262 views (last 30 days)
Yuzhen Lu on 23 Apr 2020
Edited: John D'Errico on 24 Apr 2020
With model predicitons and true values, the R2 (determiantion coefficient) can be readily calculated using the standard formula:
Rsq = 1 - sum((ytrue - ypred).^2)/sum((ytrue - mean(ytrue)).^2)
Alternativley, the R square can be obtained by calculating the correlation coefficient, using buildin functions such as corr or corrcoeff:
Rsq = (corr(ytrue,ypred))^2
However, it is found the latter value is sligherly larger than the former. How does the build-in function give a higher value?
dpb on 24 Apr 2020
Altho they're not the sme calculation

Ameer Hamza on 23 Apr 2020
You are trying to find the coefficient of determination(R-squared). Whereas, as shown in the documentation of corr(): https://www.mathworks.com/help/releases/R2020a/stats/corr.html#d120e195813 it calculates Pearson's linear correlation coefficient.
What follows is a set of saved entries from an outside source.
Setup of run 1:
## testSlave
module testSlave(input clk, input reset,
    input  S_AXI_RREADY,
    output S_AXI_RVALID,
    output[5:0] S_AXI_RID,
    output[31:0] S_AXI_RDATA,
    output[1:0] S_AXI_RRESP,
    output S_AXI_RLAST,
    output S_AXI_ARREADY,
    input  S_AXI_ARVALID,
    input [5:0] S_AXI_ARID,
    input [5:0] S_AXI_ARADDR,
    input [7:0] S_AXI_ARLEN,
    input [2:0] S_AXI_ARSIZE,
    input [1:0] S_AXI_ARBURST,
    output S_AXI_WREADY,
    input  S_AXI_WVALID,
    input [31:0] S_AXI_WDATA,
    input [3:0] S_AXI_WSTRB,
    input  S_AXI_WLAST,
    output S_AXI_AWREADY,
    input  S_AXI_AWVALID,
    input [5:0] S_AXI_AWID,
    input [5:0] S_AXI_AWADDR,
    input [7:0] S_AXI_AWLEN,
    input [2:0] S_AXI_AWSIZE,
    input [1:0] S_AXI_AWBURST,
    input  S_AXI_BREADY,
    output S_AXI_BVALID,
    output[5:0] S_AXI_BID,
    output[1:0] S_AXI_BRESP
);
For scale: ~2000 cells after synthesis, roughly 600 flip-flops, ~150 I/O pins, about 26000 sq um of cells after synthesis.
Settings: LEC_CHECK=0, CAP_MARGIN=15, CELL_PAD_IN_SITES_DETAIL_PLACEMENT=0, CORE_ASPECT_RATIO=1.31, CORE_MARGIN=2, CORE_UTILIZATION=72, CTS_CLUSTER_DIAMETER=64, CTS_CLUSTER_SIZE=18, MAX_ROUTING_LAYER=met4, PLACE_DENSITY=0.67, SETUP_SLACK_MARGIN=0.55, SLEW_MARGIN=35, TNS_END_PERCENT=40; clock period 2.73 ns.
run.sh (not shown) runs the stock make flow with config.mk's settings and CLKGATE_MAP_FILE=.
Having completed the whole flow, run 1 delivered a layout that passed the timing, design-rule and antenna checks.
#### Input delta (run 2 over run 1)
--- a/flow/config.mk
+++ b/flow/config.mk
@@ -15,4 +15,3 @@
 export MAX_ROUTING_LAYER = met4
-export PLACE_DENSITY = 0.67
-export SETUP_SLACK_MARGIN = 0.55
+export PLACE_DENSITY_LB_ADDON = 0.04
 export SLEW_MARGIN = 35
==> flow/constraint.sdc <==
create_clock -name core_clock -period 1.74 [get_ports {clk}]
set_input_delay 0.3480 -clock core_clock [delete_from_list [all_inputs] [get_ports {clk}]]
set_output_delay 0.3480 -clock core_clock [all_outputs]
set_load 0.01 [all_outputs]
### Flow results
Run 2 | ERROR | global routing (5_1_grt)
Re synthesized chip area reported by yosys: no difference whatsoever between run 1 and run 2.
Comparing detailed placer's ending HPWL for run 2 and run 1, the smaller number came from run 1.
Looking at run 2 and run 1, the initial cell density of the core is a wash.
Measured against run 2, the cell count after placement of run 1 comes out at 0.941 times the reference value.
In the flow results for run 2 and run 1, the post-cts repair resize count is smaller on run 1.
Delta(pre-CTS setup slack, run 2 - run 1) < 0
From run 2 to run 1, synthesized cell count did not move at all.
Final RePlAce weighted congestion | run 2 above run 1
Comparing run 2 against run 1, there is no change at all in count of clock tree sinks.
The inputs of run 3 differ from those of run 2 as listed below.
==> flow/config.mk <==
export PLATFORM = sky130hd
export DESIGN_NAME = testSlave
export DESIGN_NICKNAME = testSlave
export VERILOG_FILES = /design/flow/design.v
export SDC_FILE = /design/flow/constraint.sdc
export NUM_CORES = 4
export LEC_CHECK = 0
export CAP_MARGIN = 5
export CORE_MARGIN = 2
export CORE_UTILIZATION = 72
export CTS_CLUSTER_SIZE = 37
export SETUP_SLACK_MARGIN = 0.4
export SLEW_MARGIN = 20
==> flow/constraint.sdc <==
create_clock -name core_clock -period 2.39 [get_ports {clk}]
set_input_delay 0.4780 -clock core_clock [delete_from_list [all_inputs] [get_ports {clk}]]
set_output_delay 0.4780 -clock core_clock [all_outputs]
set_load 0.01 [all_outputs]
[summary]
The flow for run 3 finished, though final verification flagged negative setup slack.
Run 2 and run 3 ended up with roughly the same buffer levels on the longest clock path.
Diff run 3..run 2 | total of hold buffers inserted after clock tree synthesis | negligible
In terms of area enclosed by the die boundary, run 3 and run 2 differ only marginally.
| height of the die | lower: run 3 |
Run 3 vs run 2, number of instances in the placed design went down by about 4.3%.
Compared with run 2, run 3 shows total cell area at the placement stage that has gone down by a few percent.
Against run 2, run 3 reports a final estimated routing congestion in global placement that is lower.
Side by side, die width turned out higher in run 3 than in run 2.
Input changes introduced in run 4 (baseline for comparison: run 3):
--- a/flow/config.mk
+++ b/flow/config.mk
@@ -7,3 +7,3 @@
 export LEC_CHECK = 0
-export CAP_MARGIN = 5
+export CAP_MARGIN = 40
 export CORE_MARGIN = 2
@@ -11,2 +11,3 @@
 export CTS_CLUSTER_SIZE = 37
+export PLACE_DENSITY = 0.65
 export SETUP_SLACK_MARGIN = 0.4
==> flow/constraint.sdc <==
create_clock -name core_clock -period 1.67 [get_ports {clk}]
set_input_delay 0.3340 -clock core_clock [delete_from_list [all_inputs] [get_ports {clk}]]
set_output_delay 0.3340 -clock core_clock [all_outputs]
set_load 0.01 [all_outputs]
--- outcome ---
The synthesized area per cell of run 4 and that of run 3 are within noise of each other.
Run 4 failed in global routing (5_1_grt) with ODB-0269.
Re area fraction in and, or, nand and nor cells after synthesis: no difference whatsoever between run 3 and run 4.
Run 3 → run 4: number of gates resized after CTS rose by 82%; chip width stayed essentially flat; post-synthesis register bit count stayed essentially flat; HPWL after detailed placement rose by 9.0%.
Placement-stage worst setup slack for run 4 is lower than for run 3.
Edits applied to the flow inputs when going from run 4 to run 5:
--- a/flow/config.mk
+++ b/flow/config.mk
@@ -7,6 +7,7 @@
 export LEC_CHECK = 0
-export CAP_MARGIN = 40
+export CAP_MARGIN = 5
+export CORE_ASPECT_RATIO = 0.84
 export CORE_MARGIN = 2
 export CORE_UTILIZATION = 72
-export CTS_CLUSTER_SIZE = 37
+export CTS_CLUSTER_SIZE = 41
 export PLACE_DENSITY = 0.65
==> flow/constraint.sdc <==
create_clock -name core_clock -period 2.22 [get_ports {clk}]
set_input_delay 0.4440 -clock core_clock [delete_from_list [all_inputs] [get_ports {clk}]]
set_output_delay 0.4440 -clock core_clock [all_outputs]
set_load 0.01 [all_outputs]
Results
Run 5 vs run 4: final weighted congestion in routability-driven placement down. Nothing crashed in run 5 and all stages finished; the problem is that the final layout failed, the offending checks being negative setup slack. Per the comparison of run 5 with run 4, area inside the core boundary moved down, adder-cell share of the synthesized area now sits at about the same level, floorplan die area stayed essentially flat.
I am not sure if any MATLAB's built-in function supports its direct calculation, however, I found this submission on FEX: https://www.mathworks.com/matlabcentral/fileexchange/34492-r-square-the-coefficient-of-determination. Internally, it implements the same formula as you are using right now.
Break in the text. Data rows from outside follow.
Setup of trial 36:
// Pipelined_Processor
module Pipelined_Processor(
input CLK,
input reset,
output [7:0] imem_addr,
input [15:0] imem_data,
output [7:0] dmem_addr,
output [7:0] dmem_wdata,
output dmem_we,
input [7:0] dmem_rdata,
output [7:0] result 
   );
For scale: about 150 flip-flops, roughly 59 I/O pins.
clock: 23.4 ns
lec_check: 0
cap_margin: 20
cell_pad_in_sites_detail_placement: 0
core_margin: 2
core_utilization: 22
gpl_routability_driven: 1
hold_slack_margin: 0.13
setup_slack_margin: 4.26
slew_margin: 20
run.sh (not shown) runs the stock make flow with config.mk's settings and CLKGATE_MAP_FILE=.
Inputs modified between trial 36 and build 20:
diff --git a/flow/config.mk b/flow/config.mk
--- a/flow/config.mk
+++ b/flow/config.mk
@@ -9 +8,0 @@
-export CELL_PAD_IN_SITES_DETAIL_PLACEMENT = 0
@@ -11,4 +10 @@
-export CORE_UTILIZATION = 22
-export GPL_ROUTABILITY_DRIVEN = 1
-export HOLD_SLACK_MARGIN = 0.13
-export SETUP_SLACK_MARGIN = 4.26
+export CORE_UTILIZATION = 20
==> flow/constraint.sdc <==
create_clock -name core_clock -period 13.2 [get_ports {CLK}]
set_input_delay 2.6400 -clock core_clock [delete_from_list [all_inputs] [get_ports {CLK}]]
set_output_delay 2.6400 -clock core_clock [all_outputs]
set_load 0.01 [all_outputs]
--- outcome ---
- Build 20 finished every step from synthesis to the final layout, and the layout passed the timing, DRC and antenna checks.
- [compare] base=trial 36 new=build 20: power of the sequential group has increased, instance count after placement with tap cells included has increased, total routed wire length on the met1 layer has increased, multi-input combinational cell count has remained practically unchanged.

* * *

wip/violet:
Pipelined_Processor again, from the RTL that the note above started with.
==> flow/config.mk <==
export PLATFORM = sky130hd
export DESIGN_NAME = Pipelined_Processor
export DESIGN_NICKNAME = Pipelined_Processor
export VERILOG_FILES = /design/flow/design.v
export SDC_FILE = /design/flow/constraint.sdc
export NUM_CORES = 4
export LEC_CHECK = 0
export ABC_AREA = 0
export CAP_MARGIN = 20
export CORE_MARGIN = 2
export CORE_UTILIZATION = 72
export CTS_CLUSTER_DIAMETER = 400
export CTS_CLUSTER_SIZE = 98
export SLEW_MARGIN = 20
export TNS_END_PERCENT = 15
==> flow/constraint.sdc <==
create_clock -name core_clock -period 10.0 [get_ports {CLK}]
set_input_delay 2.0000 -clock core_clock [delete_from_list [all_inputs] [get_ports {CLK}]]
set_output_delay 2.0000 -clock core_clock [all_outputs]
set_load 0.01 [all_outputs]
wip/violet did not make it past 5_1_grt, where a tool error ended it.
John D'Errico on 24 Apr 2020
Edited: John D'Errico on 24 Apr 2020
What I do not see is the actual model you used. Did you use a linear model? Was there a constant term in the model? The problem is, depending on the model, the claims you make about R^2 and the correlation coefficient are only valid for specific models.
x = rand(10,1);
>> y = rand(10,1);
>> p2 = polyfit(x,y,2);
>> pred = polyval(p2,x);
>> Rsq = 1 - sum((y - pred).^2)/sum((y - mean(y)).^2)
Rsq =
0.140274350649466
>> corr(y,pred).^2
ans =
0.140274350649466
So, the square of the correlation coefficient is the same as the value your formula computes. It matches down to the last digit, which is my expectation.
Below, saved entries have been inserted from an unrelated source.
## run 1
==> flow/design.v (excerpt) <==
module div_iter (
  input div_clk,
  input resetn,
  input div,
  input div_signed,
  input [31:0] x,
  input [31:0] y,
  output [31:0]s,
  output [31:0] r,
  output reg complete
  );
  wire s_sign;
  wire r_sign;
  wire [31:0] x_abs;
  wire [31:0] y_abs;
  assign s_sign = div_signed ? (x[31] ^ y[31]) : 1'b0;
  assign r_sign = div_signed ? x[31] : 1'b0;
  assign x_abs  = div_signed ? (x[31] ? ~x + 32'd1 : x) : x;
  assign y_abs  = div_signed ? (y[31] ? ~y + 32'd1 : y) : y;
  wire [63:0] op_x_tmp;
  wire [32:0] op_x_high;
  wire        op_x_update;
  wire [32:0] sub_res;
  wire [31:0] r_tmp;
  wire [31:0] s_tmp1;
  reg  [63:0] op_x;
  reg  [32:0] op_y;
  reg  [5:0]  count;
  reg  [31:0] s_tmp;
  always @ ( posedge div_clk )
  begin
    if(!resetn)
    begin
      complete <= 1'b0;
      count    <= 6'd0;
      s_tmp    <= 32'd0;
    end
    else if(div&&!complete)
    begin
      if(count == 6'd0)
      begin
        op_x <= {32'd0,x_abs};
        op_y <= {1'b0,y_abs};
      end
      else if(op_x_update)
      begin
        op_x <= {sub_res,op_x_tmp[30:0]};
      end
      else if(!op_x_update)
        op_x <= op_x_tmp;
      count <= count == 6'd32 ? 6'd0 : count + 6'd1;
      complete <= count == 6'd32 ? 1'b1 : complete;
  ...
Size: ~1800 cells after synthesis, about 140 flip-flops, ~130 I/O pins, roughly 12000 um2 of cells after synthesis.
clock: 4.49 ns
lec_check: 0
abc_area: 1
cap_margin: 20
cell_pad_in_sites_global_placement: 0
core_aspect_ratio: 1.23
core_margin: 2
core_utilization: 70
cts_cluster_size: 80
gpl_routability_driven: 0
gpl_timing_driven: 1
hold_slack_margin: 0.29
place_density_lb_addon: 0.15
slew_margin: 20
tns_end_percent: 40
run.sh (not shown) runs the stock make flow with config.mk's settings and CLKGATE_MAP_FILE=.
## Diff of input files: run 2 against run 1
==> flow/config.mk <==
export PLATFORM = sky130hd
export DESIGN_NAME = div_iter
export DESIGN_NICKNAME = div_iter
export VERILOG_FILES = /design/flow/design.v
export SDC_FILE = /design/flow/constraint.sdc
export NUM_CORES = 4
export LEC_CHECK = 0
export CAP_MARGIN = 20
export CORE_MARGIN = 2
export CORE_UTILIZATION = 40
export SLEW_MARGIN = 20
==> flow/constraint.sdc <==
create_clock -name core_clock -period 4.72 [get_ports {div_clk}]
set_input_delay 0.9440 -clock core_clock [delete_from_list [all_inputs] [get_ports {div_clk}]]
set_output_delay 0.9440 -clock core_clock [all_outputs]
set_load 0.01 [all_outputs]
==> comparison <==
- Diff run 1 -> run 2: and-or/or-and share of the synthesized area increased 5.8 points; worst setup slack saw a decrease.
- Changes observed in run 2 relative to run 1: final hold slack went up 18 ps, peak supply drop decreased about 23%.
However, now try the same thing, but using a model that has no constant term in it. In this case, I'll use a cubic polynomial fit, but one that has no constant term. We can do that using backslash, though I could have done the fit using any number of tools.
mdl = [x,x.^2,x.^3]\y
mdl =
0.552026949387604
3.2235169295382
-3.50451900695301
>> pred = [x,x.^2,x.^3]*mdl;
>> Rsq = 1 - sum((y - pred).^2)/sum((y - mean(y)).^2)
Rsq =
0.195980323024559
>> corr(y,pred).^2
ans =
0.200698709640219
What was wrong? The error is in the assumption that the two ways compute the same thing for models that have no constant term estimated.
There are adjusted R^2 computations that can be more accurate in these cases, but even so, there is no expectation the formulas will give the same result any longer, when the model lacks a constant term.